The program is funded through donations and federal grants from the National Endowment for the Humanities and is open to veterans or active-duty troops who are considering applying to college, at no cost to them. During the program, they join college-level seminars on politics, receive one-on-one tutoring sessions on essay writing and hear tips from fellow veterans like Menezes on how to study alongside undergraduates who may be years younger.
Menezes used military lingo to make the comparison more easily understandable: “You are basically the brand-new private coming into their AO.” (That’s “area of operations” to everyone else.)
One morning this week, 15 veterans piled into a wood-paneled classroom in Georgetown’s historic Healy Hall, energy-drink cans and coffee cups at the ready. As Georgetown professor Eric Langenbacher lectured on global politics and the spread of democracy, just the odd Army-issue camouflage backpack betrayed the students’ backgrounds.

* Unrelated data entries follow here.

===== src/hw/rtl/ps2mct_pkg.sv =====
package ps2mct_pkg;

	// Field widths fixed by the item format
	localparam int unsigned SIZE_BITS    = 13;
	localparam int unsigned SET_BITS     = 16;
	localparam int unsigned DELTA_BITS   = 9;
	localparam int unsigned CFG_IDX_BITS = 1;
	localparam int unsigned CFG_DATA_BITS = SIZE_BITS;

	// Default coordinate width and screen size after reset
	localparam int unsigned COORD_BITS_DEFAULT = 12;
	localparam logic [SIZE_BITS-1:0] RESET_WIDTH  = 13'd320;
	localparam logic [SIZE_BITS-1:0] RESET_HEIGHT = 13'd200;

	// Status byte bits
	localparam int unsigned LEFT_IDX   = 0;
	localparam int unsigned RIGHT_IDX  = 1;
	localparam int unsigned MIDDLE_IDX = 2;
	localparam int unsigned SYNC_IDX   = 3;
	localparam int unsigned X_SIGN_IDX = 4;
	localparam int unsigned Y_SIGN_IDX = 5;
	localparam int unsigned X_OVF_IDX  = 6;
	localparam int unsigned Y_OVF_IDX  = 7;

	typedef enum logic [CFG_IDX_BITS-1:0] {
		CFG_SCREEN_WIDTH  = 1'd0,
		CFG_SCREEN_HEIGHT = 1'd1
	} cfg_idx_t;

	typedef enum logic [2:0] {
		KIND_STORED   = 3'd0,
		KIND_RESYNC   = 3'd1,
		KIND_APPLIED  = 3'd2,
		KIND_OVERFLOW = 3'd3,
		KIND_SET      = 3'd4
	} kind_t;

	typedef enum logic [1:0] {
		POS_STATUS = 2'd0,
		POS_X      = 2'd1,
		POS_Y      = 2'd2
	} byte_pos_t;

	typedef enum logic {
		FUNC_BYTE = 1'b0,
		FUNC_SET  = 1'b1
	} func_t;

endpackage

A copy of the U.S. Constitution, which each veteran in the room had sworn to protect and defend, was displayed on the wall. They thumbed through pages of Alexis de Tocqueville’s seminal text “Democracy in America” as Langenbacher pointed at a map showing countries shifting from authoritarian regimes to democratic governments, many with the help of the U.S. military.
The discussion about diplomacy fascinated veterans Mark Henderson, 24, who served in the Army as a field artillery specialist, and Cristine Starke, 23, a Marine Corps corporal who deployed to Djibouti as an Arabic linguist. Both will be enrolling at Georgetown in the fall and saw the Warrior-Scholar Project as a way to ease into their new routine.
“After high school, I knew I wasn’t ready, maturity-wise, for college,” Henderson said. “I saw my friends squander their college experience, so I wanted to set up my future.”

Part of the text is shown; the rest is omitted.